Pros of raising a sensitive/intuitive/crystal child:
- Intriguing conversations
- Enjoyment of their creative expression
- Live-in Zen master
- Help with choosing lottery numbers (not really – I wish!)
Cons of raising a sensitive/intuitive/crystal child:
- Sharing your PMS
- Power struggles, power struggles, power struggles
(As if on cue, my "napping" boy just popped out of his room for the nth time today, this time naked and requesting help turning off the bathroom light. What the …??)
I know better than to enter into power struggles with my son. I taught elementary school for ten years, and I am skilled at averting and diverting power struggles. But for some reason, against my better judgment and despite my proven skills in this area, Lucas and I are engaged in a battle of wills daily. Daily and throughout each and every day!
Yes, he's three and it's to be expected. Yes, I know he's exploring his power and independence. Yes, I know he's pushing boundaries to see where the absolute limits are to be found.
With sensitive children, those boundaries have to be rock solid and they have to make absolute reasonable sense all the time, otherwise they find loopholes. I'm thinking that maybe I'm just not smart enough to stay ahead of him. Whenever I think a boundary is solid, he finds ways to make it unreasonable to maintain it.
The most common fights are naps and bed time – no surprises there, I'm sure. He goes down for both willingly and serenely. But then he pops up eleventy-billion times, sucking away my few, tiny remnants of personal time like a Remora.
(This interruption was by a naked boy carrying a small pumpkin and holding a shark puppet in his teeth. I don't think he's going to nap today.)
"I have to pee," he'll say, ten minutes after I put him to bed. Well, go pee, and then go back to bed. (Not reasonable to keep him in his bed when he has to pee, right?)
"I have to poop," five minutes later. Okay, go poop, and then get back in bed. (On the off chance he isn't pretending, it's not reasonable to keep him in his bed. On the occasions I've accompanied him to the bathroom to check, I've discovered this one is usually a stalling lie.)
If I let down my guard and actually go to the living room to meditate, I invariably hear some scuffle and return to find my office in disarray, or his clothes out of his drawers, or all the lights on. If I go into my adjacent office to write, he pops in with inane requests or questions every five minutes. "Can you lay my blanket flat?" "Can you flip my pillow for me?" "Are you going to meditate after you do your writing?"
The other night, this went on until 10pm – two hours past his bedtime!
This is painful to admit. I want to be better than this.

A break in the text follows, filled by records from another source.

[src/rtl/eep_pkg.sv]
package eep_pkg;
  // Control register bit positions
  localparam int unsigned CB_SCK  = 0;
  localparam int unsigned CB_CS   = 1;
  localparam int unsigned CB_DO   = 2;
  localparam int unsigned CB_DI   = 3;
  localparam int unsigned CB_REQ  = 6;
  localparam int unsigned CB_GNT  = 7;
  localparam int unsigned CB_PRES = 8;
  localparam int unsigned CB_SIZE = 11;
  localparam int unsigned SIZE_W  = 4;
  // Read register bit positions
  localparam int unsigned RB_GO   = 0;
  localparam int unsigned RB_DONE = 1;
  localparam int unsigned RB_ADDR = 2;
  localparam int unsigned RB_DATA = 16;
  localparam int unsigned WADDR_W = 14;
  localparam int unsigned WORD_W  = 16;
  // Serial frame
  localparam logic [7:0]  OP_READ    = 8'h03;
  localparam int unsigned CMD_BITS   = 24;
  localparam int unsigned FRAME_BITS = CMD_BITS + WORD_W;

  typedef enum logic {RD_IDLE = 1'b0, RD_XFER = 1'b1} rd_state_e;

  function automatic logic [SIZE_W-1:0] size_code(input int unsigned kb);
    return (kb >= 32) ? 4'd8 : 4'd7;
  endfunction
endpackage

[src/rtl/eep_rst_sync.sv]
module eep_rst_sync (
  input  logic clk,
  input  logic rst_n,
  output logic rst_sn
);
  logic [1:0] sync_q;

  always_ff @(posedge clk or negedge rst_n) begin
    if (!rst_n) sync_q <= 2'b00;
    else        sync_q <= {sync_q[0], 1'b1};
  end

  assign rst_sn = sync_q[1];
endmodule

[src/rtl/eep_word_reader.sv]
module eep_word_reader
  import eep_pkg::*;
#(
  parameter int unsigned SCK_HALF = 2
) (
  input  logic               clk,
  input  logic               rst_n,
  input  logic               start_i,
  input  logic [WADDR_W-1:0] waddr_i,
  input  logic               miso_i,
  output logic               sck_o,
  output logic               cs_n_o,
  output logic               mosi_o,
  output logic               busy_o,
  output logic               done_o,
  output logic [WORD_W-1:0]  word_o
);
  localparam int unsigned DIV_W = (SCK_HALF > 1) ? $clog2(SCK_HALF) : 1;
  localparam int unsigned BIT_W = $clog2(FRAME_BITS);

  rd_state_e             state_q, state_d;
  logic                  sck_q, sck_d;
  logic                  csn_q, csn_d;
  logic                  done_q, done_d;
  logic [CMD_BITS-1:0]   tx_q, tx_d;
  logic [WORD_W-1:0]     rx_q, rx_d;
  logic [BIT_W-1:0]      bit_q, bit_d;
  logic [DIV_W-1:0]      div_q, div_d;

  always_comb begin
    state_d = state_q;
    sck_d   = sck_q;
    csn_d   = csn_q;
    tx_d    = tx_q;
    rx_d    = rx_q;
    bit_d   = bit_q;
    div_d   = div_q;
    done_d  = 1'b0;
    unique case (state_q)
      RD_IDLE: begin
        if (start_i) begin
          state_d = RD_XFER;
          csn_d   = 1'b0;
          sck_d   = 1'b0;
          tx_d    = {OP_READ, 1'b0, waddr_i, 1'b0};
          rx_d    = '0;
          bit_d   = '0;
          div_d   = '0;
        end
      end
      RD_XFER: begin
        if (div_q == DIV_W'(SCK_HALF - 1)) begin
          div_d = '0;
          if (!sck_q) begin
            sck_d = 1'b1;
            if (bit_q >= BIT_W'(CMD_BITS)) rx_d = {rx_q[WORD_W-2:0], miso_i};
          end else begin
            sck_d = 1'b0;
            if (bit_q == BIT_W'(FRAME_BITS - 1)) begin
              state_d = RD_IDLE;
              csn_d   = 1'b1;
              done_d  = 1'b1;
            end else begin
              bit_d = bit_q + 1'b1;
              tx_d  = {tx_q[CMD_BITS-2:0], 1'b0};
            end
          end
        end else begin
          div_d = div_q + 1'b1;
        end
      end
      default: state_d = RD_IDLE;
    endcase
  end

  always_ff @(posedge clk or negedge rst_n) begin
    if (!rst_n) begin
      state_q <= RD_IDLE;
      sck_q   <= 1'b0;
      csn_q   <= 1'b1;
      done_q  <= 1'b0;
      tx_q    <= '0;
      rx_q    <= '0;
      bit_q   <= '0;
      div_q   <= '0;
    end else begin
      state_q <= state_d;
      sck_q   <= sck_d;
      csn_q   <= csn_d;
      done_q  <= done_d;
      tx_q    <= tx_d;
      rx_q    <= rx_d;
      bit_q   <= bit_d;
      div_q   <= div_d;
    end
  end

  assign sck_o  = sck_q;
  assign cs_n_o = csn_q;
  assign mosi_o = (state_q == RD_XFER) && tx_q[CMD_BITS-1];
  assign busy_o = (state_q == RD_XFER);
  assign done_o = done_q;
  // First received byte sits in the upper half: it is the even-address byte.
  assign word_o = {rx_q[7:0], rx_q[WORD_W-1:8]};

  // the clock only pulses while the device is selected (mode 0 framing)
  p_sck_selected_r3: assert property (@(posedge clk) disable iff (!rst_n)
    $rose(sck_q) |-> !csn_q);
  // completion is flagged only at the end of a transfer
  p_done_after_xfer_r4: assert property (@(posedge clk) disable iff (!rst_n)
    done_q |-> $past(state_q) == RD_XFER);
endmodule

[src/rtl/eep_pin_arbiter.sv]
module eep_pin_arbiter #(
  parameter int unsigned IDLE_TIMEOUT = 250_000_000
) (
  input  logic clk,
  input  logic rst_n,
  input  logic wr_ctl_i,
  input  logic wreq_i,
  input  logic pin_act_i,
  input  logic idle_i,
  output logic req_o,
  output logic gnt_o
);
  localparam int unsigned TW = $clog2(IDLE_TIMEOUT + 1);

  logic          req_q, req_d;
  logic          gnt_q, gnt_d;
  logic [TW-1:0] cnt_q, cnt_d;
  logic          expire;

  always_comb begin
    expire = gnt_q && !pin_act_i && (cnt_q == TW'(IDLE_TIMEOUT - 1));
    if (wr_ctl_i)    req_d = wreq_i;
    else if (expire) req_d = 1'b0;
    else             req_d = req_q;
    gnt_d = req_d && (gnt_q || idle_i);
    if (!gnt_q || pin_act_i || expire) cnt_d = '0;
    else                               cnt_d = cnt_q + 1'b1;
  end

  always_ff @(posedge clk or negedge rst_n) begin
    if (!rst_n) begin
      req_q <= 1'b0;
      gnt_q <= 1'b0;
      cnt_q <= '0;
    end else begin
      req_q <= req_d;
      gnt_q <= gnt_d;
      cnt_q <= cnt_d;
    end
  end

  assign req_o = req_q;
  assign gnt_o = gnt_q;

  // a grant is only ever held under a standing request
  p_gnt_has_req_r5: assert property (@(posedge clk) disable iff (!rst_n)
    gnt_q |-> req_q);
  // a grant starts only from an idle engine with nothing waiting
  p_gnt_from_idle_r9: assert property (@(posedge clk) disable iff (!rst_n)
    $rose(gnt_q) |-> $past(idle_i));
  // the inactivity count never runs past its limit
  p_cnt_bounded_r10: assert property (@(posedge clk) disable iff (!rst_n)
    cnt_q < TW'(IDLE_TIMEOUT));
endmodule

[src/rtl/eeprom_port_ctrl.sv]
module eeprom_port_ctrl
  import eep_pkg::*;
#(
  parameter int unsigned DEV_KB       = 16,
  parameter bit          PRESENT      = 1'b1,
  parameter int unsigned SCK_HALF     = 2,
  parameter int unsigned IDLE_TIMEOUT = 250_000_000
) (
  input  logic        clk,
  input  logic        rst_n,
  input  logic        host_sel,
  input  logic        host_wr,
  input  logic [31:0] host_wdata,
  output logic [31:0] host_rdata,
  output logic        spi_sck,
  output logic        spi_cs_n,
  output logic        spi_mosi,
  input  logic        spi_miso
);
  localparam logic [SIZE_W-1:0] SIZE_CODE = size_code(DEV_KB);

  logic rst_sn;
  logic wr_ctl, wr_rd, go_wr, launch, pin_act;
  logic req, gnt;
  logic eng_sck, eng_csn, eng_mosi, eng_busy, eng_done;
  logic [WORD_W-1:0] eng_word;

  logic               ctl_sck_q, ctl_sck_d;
  logic               ctl_cs_q, ctl_cs_d;
  logic               ctl_do_q, ctl_do_d;
  logic               pend_q, pend_d;
  logic               done_q, done_d;
  logic [WADDR_W-1:0] waddr_q, waddr_d;
  logic [WORD_W-1:0]  word_q, word_d;
  logic [31:0]        ctl_view, rd_view;
  logic               unused_wdata_hi;

  eep_rst_sync u_rst (.clk(clk), .rst_n(rst_n), .rst_sn(rst_sn));

  assign wr_ctl  = host_wr && !host_sel;
  assign wr_rd   = host_wr && host_sel;
  assign go_wr   = wr_rd && host_wdata[RB_GO];
  assign pin_act = wr_ctl &&
                   ({host_wdata[CB_DO], host_wdata[CB_CS], host_wdata[CB_SCK]} !=
                    {ctl_do_q, ctl_cs_q, ctl_sck_q});
  assign launch  = pend_q && !gnt && !eng_busy;
  assign unused_wdata_hi = ^host_wdata[31:16];

  eep_pin_arbiter #(.IDLE_TIMEOUT(IDLE_TIMEOUT)) u_arb (
    .clk      (clk),
    .rst_n    (rst_sn),
    .wr_ctl_i (wr_ctl),
    .wreq_i   (host_wdata[CB_REQ]),
    .pin_act_i(pin_act),
    .idle_i   (!eng_busy && !pend_q),
    .req_o    (req),
    .gnt_o    (gnt)
  );

  eep_word_reader #(.SCK_HALF(SCK_HALF)) u_rdr (
    .clk    (clk),
    .rst_n  (rst_sn),
    .start_i(launch),
    .waddr_i(waddr_q),
    .miso_i (spi_miso),
    .sck_o  (eng_sck),
    .cs_n_o (eng_csn),
    .mosi_o (eng_mosi),
    .busy_o (eng_busy),
    .done_o (eng_done),
    .word_o (eng_word)
  );

  // Next-state for host-visible registers
  always_comb begin
    ctl_sck_d = ctl_sck_q;
    ctl_cs_d  = ctl_cs_q;
    ctl_do_d  = ctl_do_q;
    if (wr_ctl) begin
      ctl_sck_d = host_wdata[CB_SCK];
      ctl_cs_d  = host_wdata[CB_CS];
      ctl_do_d  = host_wdata[CB_DO];
    end
    waddr_d = go_wr ? host_wdata[RB_ADDR +: WADDR_W] : waddr_q;
    if (go_wr)       pend_d = 1'b1;
    else if (launch) pend_d = 1'b0;
    else             pend_d = pend_q;
    if (go_wr)         done_d = 1'b0;
    else if (eng_done) done_d = 1'b1;
    else               done_d = done_q;
    word_d = eng_done ? eng_word : word_q;
  end

  always_ff @(posedge clk or negedge rst_sn) begin
    if (!rst_sn) begin
      ctl_sck_q <= 1'b0;
      ctl_cs_q  <= 1'b1;
      ctl_do_q  <= 1'b0;
      pend_q    <= 1'b0;
      done_q    <= 1'b0;
      waddr_q   <= '0;
      word_q    <= '0;
    end else begin
      ctl_sck_q <= ctl_sck_d;
      ctl_cs_q  <= ctl_cs_d;
      ctl_do_q  <= ctl_do_d;
      pend_q    <= pend_d;
      done_q    <= done_d;
      waddr_q   <= waddr_d;
      word_q    <= word_d;
    end
  end

  // Pin ownership
  assign spi_sck  = gnt ? ctl_sck_q : eng_sck;
  assign spi_cs_n = gnt ? ctl_cs_q  : eng_csn;
  assign spi_mosi = gnt ? ctl_do_q  : eng_mosi;

  // Register read views
  always_comb begin
    ctl_view = '0;
    ctl_view[CB_SCK]  = ctl_sck_q;
    ctl_view[CB_CS]   = ctl_cs_q;
    ctl_view[CB_DO]   = ctl_do_q;
    ctl_view[CB_DI]   = spi_miso;
    ctl_view[CB_REQ]  = req;
    ctl_view[CB_GNT]  = gnt;
    ctl_view[CB_PRES] = PRESENT;
    ctl_view[CB_SIZE +: SIZE_W] = SIZE_CODE;
    rd_view = '0;
    rd_view[RB_GO]   = pend_q || eng_busy;
    rd_view[RB_DONE] = done_q;
    rd_view[RB_ADDR +: WADDR_W] = waddr_q;
    rd_view[RB_DATA +: WORD_W]  = word_q;
  end

  assign host_rdata = host_sel ? rd_view : ctl_view;

  // the engine and a grant never own the pins together
  p_no_shared_pins_r9: assert property (@(posedge clk) disable iff (!rst_sn)
    gnt |-> !eng_busy);
  // a waiting fetch is kept for as long as the grant lasts
  p_pending_kept_r8: assert property (@(posedge clk) disable iff (!rst_sn)
    (gnt && pend_q) |=> pend_q);
  // outside a grant and a fetch the pins rest in their idle levels
  p_pins_idle_r11: assert property (@(posedge clk) disable iff (!rst_sn)
    (!gnt && !eng_busy) |-> (spi_cs_n && !spi_sck));
endmodule

[config.mk]
export PLATFORM = sky130hd
export DESIGN_NAME = eeprom_port_ctrl
export DESIGN_NICKNAME = d
export VERILOG_FILES = /design/src/rtl/eep_pkg.sv /design/src/rtl/eep_rst_sync.sv /design/src/rtl/eep_word_reader.sv /design/src/rtl/eep_pin_arbiter.sv /design/src/rtl/eeprom_port_ctrl.sv
export SDC_FILE = /design/constraint.sdc
export NUM_CORES = 1
export LEC_CHECK = 0
export ABC_AREA = 1
export BUFFER_PORTS_ARGS = -buffer_cell sky130_fd_sc_hd__buf_2
export CORE_MARGIN = 1.5
export CORE_UTILIZATION = 50
export CTS_BUF_LIST = sky130_fd_sc_hd__clkbuf_8
export CTS_CLUSTER_SIZE = 25
export DETAILED_ROUTE_END_ITERATION = 12
export GPL_TIMING_DRIVEN = 0
export PLACE_DENSITY = 0.7
export SYNTH_ARGS = -nofsm -noshare
export SYNTH_HDL_FRONTEND = slang
export SYNTH_SLANG_ARGS = --single-unit
[constraint.sdc]
create_clock -name clk -period 6.7 [get_ports clk]
set_input_delay 1.34 -clock clk [delete_from_list [all_inputs] [get_ports clk]]
set_output_delay 1.34 -clock clk [all_outputs]
set_load 0.02 [all_outputs]
# After elaboration in Yosys (flattened, before gate mapping)

Cells that the tools add are included.

Flip-flop bits (word level): 118

$add $sub $neg: 3
Bitwise gates (word level): 1
Eq/ne operators: 10
Reduce and logical (&&, ||, !) cells: 26
$lt $le $gt $ge: 1
Multiplexer cells: 44

Operator list:

| cell                                                | count |
|---|---|
| two-way mux 24 bit                                  | 4 |
| two-way mux 16 bit                                  | 4 |
| one-hot mux 24 bit (2 select lines)                 | 1 |
| two-way mux 32 bit                                  | 1 |
| one-hot mux 16 bit (2 select lines)                 | 1 |
| adder 28 x 1 -> 28 bit, second input constant       | 1 |
| equality test 28 bit, second input constant         | 1 |
| two-way mux 28 bit                                  | 1 |
| two-way mux 6 bit                                   | 4 |
| two-way mux 1 bit                                   | 23 |
| != test 2 bit, second input constant                | 7 |
| one-hot mux 6 bit (2 select lines)                  | 1 |
| AND reduction 4 bit                                 | 3 |
| logical AND 1 bit                                   | 11 |
| one-hot mux 1 bit (2 select lines)                  | 4 |
| adder 6 x 1 -> 6 bit, second input constant         | 1 |
| equality test 6 bit, second input constant          | 1 |
| >= comparator 6 x 5 -> 1 bit, second input constant | 1 |
| logical NOT 1 bit                                   | 5 |
| logical OR 1 bit                                    | 4 |
| nonzero test 2 bit                                  | 2 |
| != test 3 bit                                       | 1 |
| AND reduction 2 bit                                 | 1 |
| adder 1 bit, second input constant                  | 1 |
| NOT 1 bit                                           | 1 |

# Longest topological paths before layout

Depth after elaboration: 9
Gate-level depth with buffers: 11
Gate-level depth less buffers: 10

# Modules after synthesis

From an unflattened synthesis, not the netlist that was laid out.

Cells, all modules: 687
Area total of the unflattened synthesis: 5,723.0 um^2

Modules (own cells, without submodules):

| module           | cells an instance | area each (um^2) | sequential area each (um^2) | instances |
|---|---|---|---|---|
| eep_word_reader  | 246               | 2,220.9          | 1,252.5                     | 1 |
| eeprom_port_ctrl | 201               | 1,742.9          | 877.1                       | 1 |
| eep_pin_arbiter  | 237               | 1,705.4          | 750.7                       | 1 |
| eep_rst_sync     | 3                 | 53.8             | 50.0                        | 1 |

# Worst setup path after synthesis

Ideal clock, no wire load.

Kind: input -> output
Start point: input host_sel
End point: output host_rdata[25]
Slack: 3.283 ns
Path buffers: 2
Data required time: 5.360 ns
Cell stages on the path: 4
Arrival time: 2.077 ns
Path through: clkbuf_1 -> clkbuf_1 -> nand2_1 -> inv_1

Cells in the longest elaborated chain, start to end: 1

Ends and longest elaborated chain:

| element            | RTL line                | source |
|---|---|---|
| from (decl)        | eeprom_port_ctrl.sv:11  | `input logic host_sel,` |
| two-way mux 32 bit | eeprom_port_ctrl.sv:137 | `assign host_rdata = host_sel ? rd_view : ctl_view;` |
| to (decl)          | eeprom_port_ctrl.sv:14  | `output logic [31:0] host_rdata,` |

Every way passes these cells.

# Worst setup path in the final report

Start point: input host_sel
End point: output host_rdata[28]

Same word-level chain as after synthesis.

==> impl_metrics.tcl <==
set metrics [dict create \
    wl_per_cell_um 13.62 \
    synth_fa_ha_area_frac 0.006627 \
    skew_ns 0.007143 \
    cts_sinks 117 \
    ys_seq_area_frac 0.5173 \
    antenna_found_initial 1 \
    ys_types 40 \
    ys_warn_count 0 \
    cp-start-kind "input pin" \
    syn_area_sq_um 5664 \
    leakagePower_nw 3.322 \
    cts_tree "yes" \
    initial_core_util 0.5180 \
    fin_nets 811 \
    cts_buffers 17 \
    reg2reg_depth 7 \
    crit_path_end "host_rdata[28]" \
    postCtsSetupRepairBufs 0 \
    synth_edf_count 0 \
    clk_latency_ns 0.44 \
    path_max_fanout 10 \
    rsz0062_at_grt "no" \
    hp-class "reg2reg" \
    drt-pass1-iter-count 5 \
    cap_violations 0 \
    synth_simple_gate_area_share 0.2233 \
    port_buffers 55 \
    period_needed_ns 4.006 \
    finalSetupViolCount 0 \
    worstReg2RegEnd "u_arb.cnt_q[18]$_DFF_PN0_" \
    hpwlAfterDp_um 9041 \
    end_kind "output port" \
    relSlewSlack 0.4422 \
    totalWireLength_um 12600 \
    cp_data_required_time_ns 5.36 \
    synth_ff_type "dfrtp_1" \
    die_width_um 109.4 \
    final.setup.tns_ns 0 \
    cts_resized 0 \
    final_common_cell "nand2_1" \
    clock-root-buffer "clkbuf_8" \
    dieArea_sq_um 11980 \
    grt_pass1_wl_um 21650 \
    vdd_drop_max_uv 233.1 \
    nFillCells 981 \
    core_sq_um 10940 \
    synthesis.nets 736 \
    finalMaxSlewViolations 0 \
    synth-xor-area-share 0.02165 \
    synthMuxAreaShare 0.01590 \
    synth-compound-area-share 0.1138 \
    hold_violations 0 \
    netlist_instances 696 \
    grt_use_total 0.2377 \
    critPathArrivalTime_ns 2.67 \
    grt_pass1_vias 4564 \
    synth-seq-cells 117 \
    fin_total_pwr_w 0.002030 \
    cts_hold_buf 0 \
    clk_pin_slew_ns 0.06 \
    cts.htree.levels 4 \
    grt_max_degree 63 \
    overflow 0 \
    clock_path_buffers 2 \
    drt_iter0_drc 239 \
    fmax_mhz 249.6 \
    status "completed" \
    final_antenna_net_count 0 \
    io_pins 72 \
    viasPerCell 5.103 \
    drc 0 \
    async_reset_ff_frac 1.000 \
    finalCritPeriodShare 0.5979 \
    areaGrowthSynthToFinish_pct 16.66 \
    layout-drive-gt1-share 0.1582 \
    final_cell_mix "nand2_1, dfrtp_1, inv_1" \
    hold_slack_ns 0.3553 \
    die_h_um 109.4 \
    ff2ff_setup_slack_ns 4.84 \
    place.gp.congestion 0.8940 \
    syn_area_per_cell_sq_um 8.138 \
    crit_type "in2out" \
    crit_start "host_sel" \
    powerDensity_nw_per_um2 307.2 \
    via_count 4720 \
    r2r_start "u_arb.cnt_q[8]$_DFF_PN0_" \
    rows 38 \
    tightestPinTransition_ns 0.8367 \
    synth_top_family_by_area "simple AND/OR/NAND/NOR gates" \
]
## area by class of cell
class	instances	area, sq um	area share
clock buffer	20	275.3	0.04166
buffer	25	141.4	0.02140
antenna	1	2.502	0.0003787
tap	140	175.2	0.02651
sequential	117	2934	0.4440
inverter	113	429.2	0.06495
clock inverter	12	183.9	0.02784
timing repair buffer	56	302.8	0.04582
multi-input combinational	441	2163	0.3274
## through the flow
step | instances | setup slack [ns] | utilization | cell area (sq um)
floorplan | 696 | 3.203 | - | 5664
global placement | 891 | 1.890 | 0.5592 | 6115
detailed placement | 892 | 2.700 | 0.5620 | 6146
CTS | 924 | 2.697 | 0.6040 | 6605
global route | 925 | 2.569 | 0.6042 | 6608
finish | 925 | 2.694 | 0.6042 | 6608
## kinds of logic after synthesis
| family | count (synthesis) |
|---|---|
| buf+inv | 138 |
| fa+ha+maj | 3 |
| simple gates | 303 |
| xor+xnor | 14 |
| mux | 8 |
| other cells | 1 |
| flops | 117 |
| compound gates | 112 |
## layer usage
layer	track usage	up-vias	part of all wire
met5	0	-	0
met4	0.1002	0	0.020
met3	0.06402	23	0.050
met2	0.3656	104	0.47
met1	0.3177	2255	0.46
li1	-	2338	-
## worst max-delay path: stages
cell	delay, ns
buf_2	0.11
clkbuf_1	0.37
clkbuf_1	0.50
nand2_1	0.11
inv_1	0.07
buf_2	0.15
## power breakdown
part | internal, W | switching, W
sequential | 0.000838 | 0.0000807
clock | 0.000466 | 0.000275
combinational | 0.000128 | 0.000241
total | 0.00143 | 0.000597
## cells in the mapped netlist (all sizes together), types with 8 or more instances
library cell,count,share of area
nor3,12,0.011
clkbuf,11,0.0075
o211ai,13,0.017
buf,14,0.017
o21ai,56,0.049
mux2,8,0.016
nor2,91,0.063
nand4,9,0.0099
inv,113,0.076
dfrtp,115,0.51
xor2,10,0.015
nand3,35,0.032
a21oi,34,0.034
nand2,150,0.10
## registers in the layout (all words and copies together) (netlist names)
name	cells
u_rst.sync_q	2
waddr_q	14
u_rdr.rx_q	16
done_q	1
ctl_sck_q	1
u_rdr.sck_o	1
u_arb.gnt_o	1
ctl_cs_q	1
u_rdr.bit_q	6
u_rdr.tx_q	23
ctl_do_q	1
u_arb.cnt_q	28
u_arb.req_o	1
u_rdr.done_o	1
u_rdr.cs_n_o	1
u_rdr.div_q	1
pend_q	1
u_rdr.busy_o	1
word_q	16
## worst min-delay path by stage
stage                                      endpoint  depth (start not counted)                       from
final                     u_rst.sync_q[1]$_DFF_PN0_                          0  u_rst.sync_q[0]$_DFF_PN0_
after global routing      u_rst.sync_q[1]$_DFF_PN0_                          0  u_rst.sync_q[0]$_DFF_PN0_
after CTS                 u_rst.sync_q[1]$_DFF_PN0_                          0  u_rst.sync_q[0]$_DFF_PN0_
after detailed placement  u_rst.sync_q[1]$_DFF_PN0_                          0  u_rst.sync_q[0]$_DFF_PN0_
after global placement    u_rst.sync_q[1]$_DFF_PN0_                          0  u_rst.sync_q[0]$_DFF_PN0_
after floorplan           u_rst.sync_q[1]$_DFF_PN0_                          0  u_rst.sync_q[0]$_DFF_PN0_
No activity file was read; power rests on OpenSTA's default activity.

In sharing it with you, though, I hope you'll either a) have some insight that will help, or b) at least not feel like you're the only one struggling.
I know I was losing it for a while. I would get mad and show my frustration, and I think he was feeding off of my energy, even though it was negative. So for the past week, I've tried a new approach. I've been trying to redirect him with no drama, frustration or emotion. When he gets up, I simply put him back in bed, a neutral expression on my face, and I don't engage. The Super Nanny would be proud.
Only … it's not working. I expected his curiosity to drive him to push me until I broke for, oh - maybe the first couple of days, but we're on day six now, and he's still pushing. This kid has stamina like you wouldn't believe!
My husband tends to want to raise his voice and pull the authoritarian card with him. "LUCAS, YOU STAY IN YOUR BED NOW OR I'M TURNING OFF ALL THE LIGHTS AND CLOSING YOUR DOOR!" Just an FYI, crystal children won't tolerate "because I'm the boss of you" as a good enough reason to respect a boundary. Rule by force or fear doesn't work. Try that approach and watch the gates of Hell open up and let loose in your home, or else prepare for the ice treatment from your child. We've seen both. Toby's wondering why he's getting the cold shoulder from Lucas these days. No mystery, there.
So… 774 words later, I have nothing to share with you other than I think my hair is falling out from the stress of trying to be a good, strong mom to this powerful kid.
I'd love to hear from you about how you're handling these situations in your home.